また、飲食店などでの契約はクーリングオフの対象となりますが、販売センター、事務所などでは対象にはなりません。これは、一般的に契約を交わす場所だと認識されているからです。つまり、お店に出向いてモノを買う、というのと同様の考え方になります。
手付金の放棄。契約時に支払った手付金を放棄すれば、「契約履行の着手前」なら無条件で解約できます。しかし手付金は物件価格の5〜10%ほど、金額にして数百万にもなりますから、かなりの痛手を覚悟しなければなりません。
さらに、「契約履行の着手」が始まっていたら、さらに違約金が必要になることもあります。
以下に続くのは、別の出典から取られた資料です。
From an optimization exercise on the open Yosys and OpenROAD flow, aimed at small area, a short achievable clock period and few clock cycles per item; shortcuts taken in it are not production practice. Where RTL was checked, it was by simulation tests only, not by an equivalence proof against the original. Power is estimated from default activity; no workload was simulated.

v38:
==> flow/design.v (excerpt) <==
module pfde_seq (
    input  wire        clk,
    input  wire        rst,           
    input  wire        cmd_valid,
    output wire        cmd_ready,
    input  wire [15:0] cmd_count,     
    input  wire        in_valid,
    output reg         in_ready,
    input  wire [7:0]  in_data,
    output reg         out_valid,
    input  wire        out_ready,
    output reg  [31:0] out_id,
    output reg         done,          
    output wire        err,
    output wire [3:0]  err_code,
    output reg  [19:0] consumed
);
Size: roughly 90 I/O pins, about 0.012 sq mm of cells after synthesis.
export LEC_CHECK = 0
export CAP_MARGIN = 20
export CORE_MARGIN = 2
export CORE_UTILIZATION = 40
export CTS_BUF_LIST = sky130_fd_sc_hd__clkbuf_8
export SETUP_SLACK_MARGIN = 2.4
export SLEW_MARGIN = 20
create_clock -name core_clock -period 5.5 [get_ports {clk}]
standard.sh (not shown) runs the stock make flow with config.mk's settings and CLKGATE_MAP_FILE= SYNTH_SCRIPT=/design/flow/synth_recipe.tcl, a recipe that flattens the netlist after the stock synthesis.
==> flow/flow/run.sh <==
#!/bin/bash
# The standard layout (the standard.sh, standard synthesis included), with
# the port buffers that global placement inserts made of the smallest buffer
# cell instead of the default clkdlybuf4s50_1. Every port still gets its own
# buffer; nothing else changes. ORFS's step logs stay under orfs/logs/.
set -euo pipefail
export BUFFER_PORTS_ARGS="-buffer_cell sky130_fd_sc_hd__buf_1"
bash standard.sh > standard.log 2>&1
Testbench counts of v38, summed over its fixed seeds: cycles 120,404, items 81,405.
The inputs of v5 differ from those of v38 as listed below.
--- a/flow/design.v
+++ b/flow/design.v
@@ -62,28 +62,30 @@
     wire [4:0] khi  = bw[5] ? 5'd16 : {1'b0, bw[3:0]};    
     wire [4:0] kcur = st2 ? khi : klo;
     wire [15:0] mlo = tmask(klo);
     wire [15:0] mhi = wide ? tmask(khi) : 16'd0;
     wire more1 = (bl[7:1] != 7'd0);                       
     wire more2 = (bl[7:2] != 6'd0) || (bl[1] && bl[0]);   
     wire more3 = (bl[7:2] > 6'd1);                        
     wire rem_big = (rem[15:8] != 8'd0) || (rem[7] && (rem[6:0] != 7'd0));
     wire is_for = (state == S_FOR);
     wire is_con = (state == S_CON);
     wire [6:0] b1 = {1'b0, bw};
     wire [6:0] b2 = {bw, 1'b0};
+    wire [6:0] b1m = b1 - 7'd16;
+    wire [6:0] b2m = b2 - 7'd16;
     wire [6:0] thr   = (wide && more2) ? 7'd127 :
-                       ((more1 ? b2 : b1) - (st2 ? 7'd16 : 7'd0));
+                       more1 ? (st2 ? b2m : b2) : (st2 ? b1m : b1);
     wire [6:0] thr_s = (!wide)        ? (more2 ? b2 : b1) :
-                       (!st2)         ? (more2 ? 7'd127 : ((more1 ? b2 : b1) - 7'd16)) :
+                       (!st2)         ? (more2 ? 7'd127 : (more1 ? b2m : b1m)) :
                                         (more3 ? 7'd127 : (more2 ? b2 : b1));
     wire con_full = (bcnt >= bw);
     wire con_full8 = ({1'b0, bcnt} + 7'd8 >= b1);
     wire con_run  = bcnt[5];
     wire con_pad  = is_con && !in_ready && !con_run;   
     wire step   = is_for && have && p_free;
     wire fin    = !wide || st2;                           
     wire cemit  = is_con && con_run && p_free;
     wire id_end = (step && fin) || cemit;
     assign cmd_ready = (state == S_IDLE);
     wire byte_in = in_valid && in_ready;
     wire [46:0] qx  = {q[30:0], 16'd0};
==> comparison <==
- v5 ran to completion and came out clean on the timing, DRC and antenna checks.
- v5 ends up with a first-pass GRT wire length that is about 5.6% higher than in v38.
- The sequential cell area share of v5 falls short of that of v38 by 1.4 points.
- In v5, total core area is higher than in v38.
- Combinational fraction of design power on v5 is up relative to v38.
- The number of different library cells in the post-synthesis netlist number comes out higher for v38 vs v5.
- Between v38 and v5, the flow reports cell area after synthesis increasing slightly.
- Diff v38..v5 | well-tap cell count | negligible
- In the flow results for v38 and v5, the width of the die is smaller on v38.
- [v5 vs v38] critical path depth: higher in v5
For v5, only the layout was checked, not whether the RTL still works.

The RTL this note starts from:
==> flow/design.v <==
module pfde_seq (
    input  wire        clk,
    input  wire        rst,           
    input  wire        cmd_valid,
    output wire        cmd_ready,
    input  wire [15:0] cmd_count,     
    input  wire        in_valid,
    output reg         in_ready,
    input  wire [7:0]  in_data,
    output reg         out_valid,
    input  wire        out_ready,
    output reg  [31:0] out_id,
    output reg         done,          
    output wire        err,
    output wire [3:0]  err_code,
    output reg  [19:0] consumed
);
    localparam [2:0] S_IDLE = 3'd0,
                     S_BV0  = 3'd1,    
                     S_BV1  = 3'd2,    
                     S_BV2  = 3'd3,    
                     S_HDR  = 3'd4,    
                     S_FOR  = 3'd5,    
                     S_CON  = 3'd6,    
                     S_FIN  = 3'd7;    
    reg  [2:0]  state;
    reg  [15:0] rem;        
    reg  [7:0]  bl;         
    reg         lastblk;    
    reg  [5:0]  bw;         
    reg         wide;       
    reg         st2;        
    reg  [31:0] q;          
    reg  [5:0]  bcnt;       
    reg         pv;         
    reg  [31:0] pe;         
    reg         have;       
    reg         phi;        
    reg         pfin;       
    reg         bv3;        
    reg         ec3, ec2, ec1;    
    assign err_code = {ec3, ec2, ec1, ec3};
    assign err      = ec1;
    function [15:0] rev16(input [15:0] x);
        integer i;
        for (i = 0; i < 16; i = i + 1) rev16[i] = x[15 - i];
    endfunction
    function [7:0] rev8(input [7:0] x);
        integer i;
        for (i = 0; i < 8; i = i + 1) rev8[i] = x[7 - i];
    endfunction
    function [15:0] tmask(input [4:0] k);
        integer i;
        for (i = 0; i < 16; i = i + 1) tmask[i] = (k > i);
    endfunction
    wire out_free = !out_valid || out_ready;
    wire s2_go  = pv && (phi || out_free);
    wire p_free = !pv || s2_go;
    wire [4:0] klo  = wide ? 5'd16 : bw[4:0];             
    wire [4:0] khi  = bw[5] ? 5'd16 : {1'b0, bw[3:0]};    
    wire [4:0] kcur = st2 ? khi : klo;
    wire [15:0] mlo = tmask(klo);
    wire [15:0] mhi = wide ? tmask(khi) : 16'd0;
    wire more1 = (bl[7:1] != 7'd0);                       
    wire more2 = (bl[7:2] != 6'd0) || (bl[1] && bl[0]);   
    wire more3 = (bl[7:2] > 6'd1);                        
    wire rem_big = (rem[15:8] != 8'd0) || (rem[7] && (rem[6:0] != 7'd0));
    wire is_for = (state == S_FOR);
    wire is_con = (state == S_CON);
    wire [6:0] b1 = {1'b0, bw};
    wire [6:0] b2 = {bw, 1'b0};
    wire [6:0] thr   = (wide && more2) ? 7'd127 :
                       ((more1 ? b2 : b1) - (st2 ? 7'd16 : 7'd0));
    wire [6:0] thr_s = (!wide)        ? (more2 ? b2 : b1) :
                       (!st2)         ? (more2 ? 7'd127 : ((more1 ? b2 : b1) - 7'd16)) :
                                        (more3 ? 7'd127 : (more2 ? b2 : b1));
    wire con_full = (bcnt >= bw);
    wire con_full8 = ({1'b0, bcnt} + 7'd8 >= b1);
    wire con_run  = bcnt[5];
    wire con_pad  = is_con && !in_ready && !con_run;   
    wire step   = is_for && have && p_free;
    wire fin    = !wide || st2;                           
    wire cemit  = is_con && con_run && p_free;
    wire id_end = (step && fin) || cemit;
    assign cmd_ready = (state == S_IDLE);
    wire byte_in = in_valid && in_ready;
    wire [46:0] qx  = {q[30:0], 16'd0};
    wire [30:0] sh4 = bcnt[4] ? qx[46:16] : qx[30:0];
    wire [22:0] sh3 = bcnt[3] ? sh4[30:8] : sh4[22:0];
    wire [18:0] sh2 = bcnt[2] ? sh3[22:4] : sh3[18:0];
    wire [16:0] sh1 = bcnt[1] ? sh2[18:2] : sh2[16:0];
    wire [15:0] sh0 = bcnt[0] ? sh1[16:1] : sh1[15:0];
    wire [15:0] ext = rev16(sh0) & (st2 ? mhi : mlo);
    wire [31:0] addend  = pe;
    wire        add_ci  = !phi;
    wire [31:0] ag0 = out_id & addend;
    wire [31:0] ap0 = out_id ^ addend;
    wire [31:0] ag [0:5];
    wire [31:0] ap [0:5];
    assign ag[0] = {ag0[31:1], ag0[0] | (ap0[0] & add_ci)};
    assign ap[0] = ap0;
    genvar lv, bt;
    generate
        for (lv = 0; lv < 5; lv = lv + 1) begin : g_lv
            for (bt = 0; bt < 32; bt = bt + 1) begin : g_bt
                if (((bt >> lv) & 1) == 1) begin : g_op
                    localparam integer J = ((bt >> lv) << lv) - 1;
                    assign ag[lv+1][bt] = ag[lv][bt] | (ap[lv][bt] & ag[lv][J]);
                    assign ap[lv+1][bt] = ap[lv][bt] & ap[lv][J];
                end else begin : g_pass
                    assign ag[lv+1][bt] = ag[lv][bt];
                    assign ap[lv+1][bt] = ap[lv][bt];
                end
            end
        end
    endgenerate
    wire [31:0] sum = ap0 ^ {ag[5][30:0], add_ci};
    wire [5:0] bc_8   = bcnt + 6'd8;
    wire [5:0] bc_k   = bcnt - {1'b0, kcur};
    wire [5:0] bc_8k  = bc_8 - {1'b0, kcur};
    wire [5:0] bcnt_n = step ? (byte_in ? bc_8k : bc_k) :
                        ((byte_in || con_pad) ? bc_8 : bcnt);
    wire [6:0] thr_n  = step ? thr_s : thr;
    wire ir_for = (bcnt_n <= 6'd23) && ({1'b0, bcnt_n} < thr_n);
    wire st2_n  = (step && wide) ? !st2 : st2;
    wire [4:0] kcur_n = st2_n ? khi : klo;
    wire have_n = (bcnt_n >= {1'b0, kcur_n});
    wire [7:0] cmask = (con_full8 && (bw[2:0] != 3'd0)) ? ~(8'hFF << bw[2:0]) : 8'hFF;
    wire [7:0] qin   = is_con ? (in_data & cmask) : in_data;
    wire [5:0] hdr_b    = in_data[5:0];
    wire [1:0] hdr_type = in_data[7:6];
    always @(posedge clk) begin
        if (rst) begin
            state     <= S_IDLE;
            in_ready  <= 1'b0;
            out_valid <= 1'b0;
            pv        <= 1'b0;
            done      <= 1'b0;
        end else begin
            done <= 1'b0;
            if (out_valid && out_ready)
                out_valid <= 1'b0;
            if (byte_in)
                consumed <= consumed + 20'd1;
            if (s2_go) begin
                out_id <= sum;
                if (pfin)
                    out_valid <= 1'b1;
            end
            if (step || cemit) begin
                pv   <= 1'b1;
                pe   <= is_con ? {rev16(q[15:0]), rev16(q[31:16])} :
                        st2    ? {ext, 16'd0} : {16'd0, ext};
                phi  <= is_for && st2;
                pfin <= is_con || fin;
            end else if (s2_go)
                pv <= 1'b0;
            case (state)
            S_IDLE: begin
                in_ready <= cmd_valid && (cmd_count != 16'd0);
                if (cmd_valid) begin
                    consumed <= 20'd0;
                    ec3 <= 1'b0;
                    ec2 <= 1'b0;
                    ec1 <= 1'b0;
                    rem <= cmd_count - 16'd1;
                    state <= (cmd_count == 16'd0) ? S_FIN : S_BV0;
                end
            end
            S_BV0: begin
                if (byte_in) begin
                    bv3 <= in_data[6];
                    if (in_data[7:5] == 3'b111) begin
                        ec1      <= 1'b1;     
                        in_ready <= 1'b0;
                        state    <= S_FIN;
                    end else if (!in_data[7]) begin
                        out_id    <= {25'd0, in_data[6:0]};
                        out_valid <= 1'b1;
                        in_ready  <= (rem != 16'd0);
                        state     <= (rem == 16'd0) ? S_FIN : S_HDR;
                    end else if (!in_data[6]) begin
                        out_id <= {18'd0, in_data[5:0], 8'd0};
                        state  <= S_BV1;
                    end else begin
                        out_id <= {11'd0, in_data[4:0], 16'd0};
                        state  <= S_BV1;
                    end
                end
            end
            S_BV1: begin
                if (byte_in) begin
                    out_id[7:0] <= in_data;
                    if (!bv3) begin
                        out_valid <= 1'b1;
                        in_ready  <= (rem != 16'd0);
                        state     <= (rem == 16'd0) ? S_FIN : S_HDR;
                    end else
                        state <= S_BV2;
                end
            end
            S_BV2: begin
                if (byte_in) begin
                    out_id[15:8] <= in_data;
                    out_valid    <= 1'b1;
                    in_ready     <= (rem != 16'd0);
                    state        <= (rem == 16'd0) ? S_FIN : S_HDR;
                end
            end
            S_HDR: begin
                if (byte_in) begin
                    bw   <= hdr_b;
                    have <= (hdr_b == 6'd0);
                    wide <= (hdr_b > 6'd16);
                    st2  <= 1'b0;
                    bcnt <= 6'd0;
                    lastblk <= !rem_big;
                    if (rem_big) begin
                        bl  <= 8'd128;
                        rem <= {rem[15:7] - 9'd1, rem[6:0]};
                    end else
                        bl  <= rem[7:0];
                    in_ready <= (hdr_type == 2'd0 || hdr_type == 2'd3) &&
                                (hdr_b <= 6'd32) && (hdr_b != 6'd0);
                    if (hdr_b > 6'd32) begin
                        ec2   <= 1'b1;     
                        ec1   <= 1'b1;
                        state <= S_FIN;
                    end else if (hdr_type == 2'd3 && hdr_b != 6'd0)
                        state <= S_CON;
                    else if (hdr_type == 2'd0 || hdr_type == 2'd3)
                        state <= S_FOR;      
                    else begin
                        ec3   <= 1'b1;     
                        ec1   <= 1'b1;
                        state <= S_FIN;
                    end
                end
            end
            S_FOR, S_CON: begin
                if (byte_in || con_pad)
                    q <= {q[23:0], byte_in ? rev8(qin) : 8'd0};
                bcnt <= bcnt_n;
                st2  <= st2_n;
                have <= have_n;
                in_ready <= is_for ? ir_for : (byte_in ? !con_full8 : !con_full);
                if (id_end) begin
                    bl <= bl - 8'd1;
                    if (!more1) begin
                        in_ready <= !lastblk;
                        state    <= lastblk ? S_FIN : S_HDR;
                    end
                end
            end
            default: begin  
                in_ready <= 1'b0;
                if (!pv && out_free) begin
                    done  <= 1'b1;
                    state <= S_IDLE;
                end
            end
            endcase
        end
    end
endmodule
export LEC_CHECK = 0
export CAP_MARGIN = 20
export CORE_MARGIN = 2
export CORE_UTILIZATION = 40
export CTS_BUF_LIST = sky130_fd_sc_hd__clkbuf_8
export SETUP_SLACK_MARGIN = 2.4
export SLEW_MARGIN = 20
create_clock -name core_clock -period 5.5 [get_ports {clk}]
Scripts as last shown in full above: flow/flow/run.sh
Testbench counts at the start, summed over its fixed seeds: cycles 120,400, items 81,405.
ちなみに契約履行の着手がどの時点を指すかというと、その解釈の範囲は個々のケースによってある程度の幅があるのが現状ですが、一般的には、オプションなどの手配にとりかかっていたり、所有権の移転登記の申請がはじまっていたり、住宅ローンの契約が締結されていたり、といったものがあげられます。
契約違反。契約していた内容・条件から違反している、といった場合などに、売主側に契約解除と、場合によっては違約金を求めることができます。
しかし、この範囲というのも正直言ってあいまいです。たとえば仕様が違う、といった場合、おそらくいきなり契約解除ではなく、あらためて契約どおりの仕様にする、といったところで一件落着させられるでしょう。話がつかなければ、法廷にまで持ちこむこともあります。一般的には該当できるケースはあまりないと考えておいた方がいいでしょう。
住宅ローンが通らなかった場合。これは、「ローン特約条項」による解約です。借りる予定だった住宅ローンが借りられなかった場合に解約できるというものです。この点についての詳しい内容は、「資金計画について」の「提携ローン以外を借りる時の注意点」をごらん下さい。
他にも、自宅の買い替えなどでうまく売却できなかった場合などがあります。
しかし、上記の例を見てもおわかりのように、無条件で解約できるケースはかなり限られています。
あくまで、契約した以上、原則としては白紙には戻せない、ということを頭に入れておいて下さい。条件に当てはまらなければ、たとえ重大で緊急な事情ができて、どうしても買えなくしまった場合でも、もう情に訴えるぐらいしか手段はなく、それでも認められなければ、金銭的な損害は避けられないのです。